Zwischen 2014 und 2018 waren unbekannte Hacker in Systeme der Hotelkette Starwood eingedrungen und hatten persönliche Informationen von Gästen kopiert, darunter Pass- und Kreditkartennummern. Betroffen seien weltweit rund 339 Millionen Gäste gewesen. Starwood wurde 2016 von US-Konzern Marriott übernommen.
Der Angriff war im November 2018 bekannt geworden. Die britische Datenschutzbehörde ICO kündigte daraufhin an, Marriott auf der Basis der Datenschutzgrundverordnung der EU eine Busse von 99 Millionen Pfund aufzuerlegen.
In ihrem endgültigen Entscheid hat die ICO die Busse nun aber deutlich reduziert: Marriott wurde zu einer Geldstrafe von 18,4 Millionen Pfund (21,9 Millionen Franken) verurteilt. Die ICO führte die Untersuchung durch und verhängte die Sanktion im Namen der EU, da sich der europäische Hauptsitz von Marriott im Vereinigten Königreich befindet.
Die ICO stellte fest, dass Marriott seinen Pflichten nicht nachgekommen war, indem das Unternehmen nicht die erforderlichen Massnahmen zum Schutz der in seinen Computersystemen gespeicherten persönlichen Daten ergriffen hatte.
Trotz der Busse räumte die ICO ein, dass Marriott schnell gehandelt habe, sobald die Lücke entdeckt worden war. Ausserdem seien die Systeme seitdem verbessert worden.

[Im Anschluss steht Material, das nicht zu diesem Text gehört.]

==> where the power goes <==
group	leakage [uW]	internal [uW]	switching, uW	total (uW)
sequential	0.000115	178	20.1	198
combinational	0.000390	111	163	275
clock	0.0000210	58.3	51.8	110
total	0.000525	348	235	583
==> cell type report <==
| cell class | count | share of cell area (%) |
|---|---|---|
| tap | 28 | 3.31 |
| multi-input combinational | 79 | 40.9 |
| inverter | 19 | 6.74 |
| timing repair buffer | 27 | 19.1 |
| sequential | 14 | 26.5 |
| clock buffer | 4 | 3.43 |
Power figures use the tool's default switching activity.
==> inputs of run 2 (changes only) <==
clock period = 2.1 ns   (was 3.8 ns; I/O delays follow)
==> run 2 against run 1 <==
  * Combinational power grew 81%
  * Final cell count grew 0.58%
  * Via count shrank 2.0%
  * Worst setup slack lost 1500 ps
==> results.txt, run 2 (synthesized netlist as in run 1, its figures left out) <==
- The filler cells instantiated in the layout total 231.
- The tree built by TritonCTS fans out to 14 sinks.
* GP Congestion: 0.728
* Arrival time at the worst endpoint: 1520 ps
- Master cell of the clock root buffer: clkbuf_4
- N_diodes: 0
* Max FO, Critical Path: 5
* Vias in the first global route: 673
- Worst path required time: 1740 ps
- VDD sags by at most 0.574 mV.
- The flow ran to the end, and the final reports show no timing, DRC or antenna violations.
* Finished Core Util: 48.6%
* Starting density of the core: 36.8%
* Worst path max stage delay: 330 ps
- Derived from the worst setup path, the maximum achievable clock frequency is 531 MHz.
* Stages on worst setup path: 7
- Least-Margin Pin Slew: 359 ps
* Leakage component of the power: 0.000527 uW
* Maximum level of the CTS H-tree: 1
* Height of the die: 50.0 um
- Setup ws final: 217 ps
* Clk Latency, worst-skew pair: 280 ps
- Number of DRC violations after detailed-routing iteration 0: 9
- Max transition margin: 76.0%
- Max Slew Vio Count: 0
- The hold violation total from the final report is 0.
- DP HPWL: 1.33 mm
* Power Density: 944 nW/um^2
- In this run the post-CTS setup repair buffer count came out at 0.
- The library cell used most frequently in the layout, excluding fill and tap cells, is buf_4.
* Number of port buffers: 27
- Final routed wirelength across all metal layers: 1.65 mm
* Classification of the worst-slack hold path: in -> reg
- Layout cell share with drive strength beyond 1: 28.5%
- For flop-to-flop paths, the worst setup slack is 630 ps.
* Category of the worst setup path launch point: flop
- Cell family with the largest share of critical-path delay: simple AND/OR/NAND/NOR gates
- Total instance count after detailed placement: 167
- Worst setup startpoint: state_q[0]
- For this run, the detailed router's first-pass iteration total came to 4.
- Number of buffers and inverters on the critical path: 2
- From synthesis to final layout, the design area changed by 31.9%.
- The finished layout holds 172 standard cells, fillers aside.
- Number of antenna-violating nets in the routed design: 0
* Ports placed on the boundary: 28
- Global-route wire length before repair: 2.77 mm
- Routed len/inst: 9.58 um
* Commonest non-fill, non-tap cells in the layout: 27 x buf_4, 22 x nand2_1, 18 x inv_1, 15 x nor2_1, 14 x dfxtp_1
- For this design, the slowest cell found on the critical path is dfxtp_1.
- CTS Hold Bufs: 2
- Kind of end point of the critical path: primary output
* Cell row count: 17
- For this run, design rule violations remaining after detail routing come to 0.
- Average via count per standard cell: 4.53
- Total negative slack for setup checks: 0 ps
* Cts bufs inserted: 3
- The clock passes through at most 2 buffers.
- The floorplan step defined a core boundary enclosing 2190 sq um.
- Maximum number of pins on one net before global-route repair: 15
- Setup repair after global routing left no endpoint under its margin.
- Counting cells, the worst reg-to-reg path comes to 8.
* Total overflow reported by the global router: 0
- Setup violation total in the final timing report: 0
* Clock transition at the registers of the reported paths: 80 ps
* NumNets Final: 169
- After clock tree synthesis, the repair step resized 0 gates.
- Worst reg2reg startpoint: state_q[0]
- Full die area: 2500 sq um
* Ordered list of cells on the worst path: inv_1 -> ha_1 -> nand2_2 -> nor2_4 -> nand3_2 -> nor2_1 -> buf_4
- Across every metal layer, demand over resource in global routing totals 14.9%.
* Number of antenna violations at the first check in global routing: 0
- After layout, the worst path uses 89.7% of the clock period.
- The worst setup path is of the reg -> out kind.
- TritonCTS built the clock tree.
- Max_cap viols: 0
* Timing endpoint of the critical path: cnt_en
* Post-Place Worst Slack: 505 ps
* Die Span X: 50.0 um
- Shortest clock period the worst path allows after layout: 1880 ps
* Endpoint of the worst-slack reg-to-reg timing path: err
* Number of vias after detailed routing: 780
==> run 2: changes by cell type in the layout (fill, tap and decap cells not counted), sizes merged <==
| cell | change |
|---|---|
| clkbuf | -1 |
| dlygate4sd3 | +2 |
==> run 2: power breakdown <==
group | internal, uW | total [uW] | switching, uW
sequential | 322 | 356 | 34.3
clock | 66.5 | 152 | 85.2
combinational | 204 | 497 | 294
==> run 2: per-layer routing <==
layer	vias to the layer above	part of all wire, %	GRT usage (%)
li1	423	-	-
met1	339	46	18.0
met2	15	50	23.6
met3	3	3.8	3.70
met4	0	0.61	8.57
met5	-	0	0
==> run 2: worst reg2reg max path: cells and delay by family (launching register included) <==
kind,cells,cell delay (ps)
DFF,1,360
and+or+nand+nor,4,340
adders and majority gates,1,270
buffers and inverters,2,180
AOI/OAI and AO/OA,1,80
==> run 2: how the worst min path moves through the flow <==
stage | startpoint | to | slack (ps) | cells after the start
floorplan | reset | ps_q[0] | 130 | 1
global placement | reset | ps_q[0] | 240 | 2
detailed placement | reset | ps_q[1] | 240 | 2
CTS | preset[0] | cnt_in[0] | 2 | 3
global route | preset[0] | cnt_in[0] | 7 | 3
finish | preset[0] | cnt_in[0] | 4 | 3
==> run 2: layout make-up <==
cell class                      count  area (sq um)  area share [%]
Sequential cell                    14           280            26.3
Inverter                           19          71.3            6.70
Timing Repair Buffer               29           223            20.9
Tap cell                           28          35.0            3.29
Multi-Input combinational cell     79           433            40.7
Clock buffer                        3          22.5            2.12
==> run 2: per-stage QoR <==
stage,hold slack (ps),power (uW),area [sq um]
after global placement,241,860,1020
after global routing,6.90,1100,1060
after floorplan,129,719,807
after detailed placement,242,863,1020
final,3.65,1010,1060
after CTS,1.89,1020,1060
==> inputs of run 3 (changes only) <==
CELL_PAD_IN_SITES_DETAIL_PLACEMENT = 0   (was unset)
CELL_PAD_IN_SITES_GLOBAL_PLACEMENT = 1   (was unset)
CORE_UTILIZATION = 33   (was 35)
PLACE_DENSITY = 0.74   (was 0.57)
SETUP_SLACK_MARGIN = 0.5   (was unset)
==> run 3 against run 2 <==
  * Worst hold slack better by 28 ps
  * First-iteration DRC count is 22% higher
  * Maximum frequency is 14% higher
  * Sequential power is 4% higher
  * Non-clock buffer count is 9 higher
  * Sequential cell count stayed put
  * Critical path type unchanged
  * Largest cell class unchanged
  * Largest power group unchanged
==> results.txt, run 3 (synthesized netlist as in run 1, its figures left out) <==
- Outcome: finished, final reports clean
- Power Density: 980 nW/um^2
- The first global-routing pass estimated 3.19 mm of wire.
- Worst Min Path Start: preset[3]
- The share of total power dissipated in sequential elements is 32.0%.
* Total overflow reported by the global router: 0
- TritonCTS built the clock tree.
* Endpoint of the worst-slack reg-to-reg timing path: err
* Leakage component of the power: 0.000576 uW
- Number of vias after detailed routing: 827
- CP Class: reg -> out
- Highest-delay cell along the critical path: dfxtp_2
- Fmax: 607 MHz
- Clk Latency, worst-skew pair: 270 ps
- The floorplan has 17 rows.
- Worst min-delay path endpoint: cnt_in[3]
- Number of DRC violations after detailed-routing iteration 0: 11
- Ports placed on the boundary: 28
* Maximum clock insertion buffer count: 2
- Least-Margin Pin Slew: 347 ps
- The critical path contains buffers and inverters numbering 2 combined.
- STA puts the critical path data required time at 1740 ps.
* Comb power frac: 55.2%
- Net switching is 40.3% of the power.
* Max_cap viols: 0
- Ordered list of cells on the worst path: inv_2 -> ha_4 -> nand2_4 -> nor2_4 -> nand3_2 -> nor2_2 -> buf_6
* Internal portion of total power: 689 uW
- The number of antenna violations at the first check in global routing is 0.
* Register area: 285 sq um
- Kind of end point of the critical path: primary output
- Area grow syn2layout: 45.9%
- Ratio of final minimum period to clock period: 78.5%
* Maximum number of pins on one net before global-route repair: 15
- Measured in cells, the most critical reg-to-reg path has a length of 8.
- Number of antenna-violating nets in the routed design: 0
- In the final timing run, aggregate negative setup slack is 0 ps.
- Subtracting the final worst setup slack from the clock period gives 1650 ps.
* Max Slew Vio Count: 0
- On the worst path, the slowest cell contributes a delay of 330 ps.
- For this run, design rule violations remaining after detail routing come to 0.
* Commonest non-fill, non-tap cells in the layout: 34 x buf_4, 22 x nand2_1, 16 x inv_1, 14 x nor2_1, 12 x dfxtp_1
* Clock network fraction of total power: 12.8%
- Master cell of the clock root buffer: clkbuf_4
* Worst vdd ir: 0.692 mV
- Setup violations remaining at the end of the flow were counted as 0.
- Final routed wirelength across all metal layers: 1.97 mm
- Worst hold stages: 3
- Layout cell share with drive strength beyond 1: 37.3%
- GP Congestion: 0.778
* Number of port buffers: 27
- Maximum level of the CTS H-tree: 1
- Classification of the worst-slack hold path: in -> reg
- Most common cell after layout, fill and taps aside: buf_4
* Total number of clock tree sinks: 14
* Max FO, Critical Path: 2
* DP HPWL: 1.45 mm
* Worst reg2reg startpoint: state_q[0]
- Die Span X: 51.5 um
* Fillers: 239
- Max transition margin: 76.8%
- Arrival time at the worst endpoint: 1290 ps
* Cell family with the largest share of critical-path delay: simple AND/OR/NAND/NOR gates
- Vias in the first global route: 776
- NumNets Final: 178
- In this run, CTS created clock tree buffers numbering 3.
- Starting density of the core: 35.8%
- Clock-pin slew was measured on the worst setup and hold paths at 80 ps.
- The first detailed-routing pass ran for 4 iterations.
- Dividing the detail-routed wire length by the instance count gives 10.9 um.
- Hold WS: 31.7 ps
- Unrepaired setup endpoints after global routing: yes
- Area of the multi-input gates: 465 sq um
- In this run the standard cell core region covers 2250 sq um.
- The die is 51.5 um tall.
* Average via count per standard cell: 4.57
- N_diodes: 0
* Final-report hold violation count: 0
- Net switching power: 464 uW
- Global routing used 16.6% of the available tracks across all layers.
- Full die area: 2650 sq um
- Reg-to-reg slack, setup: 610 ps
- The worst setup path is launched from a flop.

In einer Mitteilung gab Marriott bekannt, man werde den Entscheid der ICO nicht anfechten. "Marriott bleibt dem Schutz der Privatsphäre und der Sicherheit der Informationen seiner Gäste verpflichtet und tätigt weiterhin erhebliche Investitionen in Sicherheitsmassnahmen für seine Systeme", schliesst das Unternehmen. Im April 2020 war jedoch ein erneutes Datenleck bei Marriott publik geworden.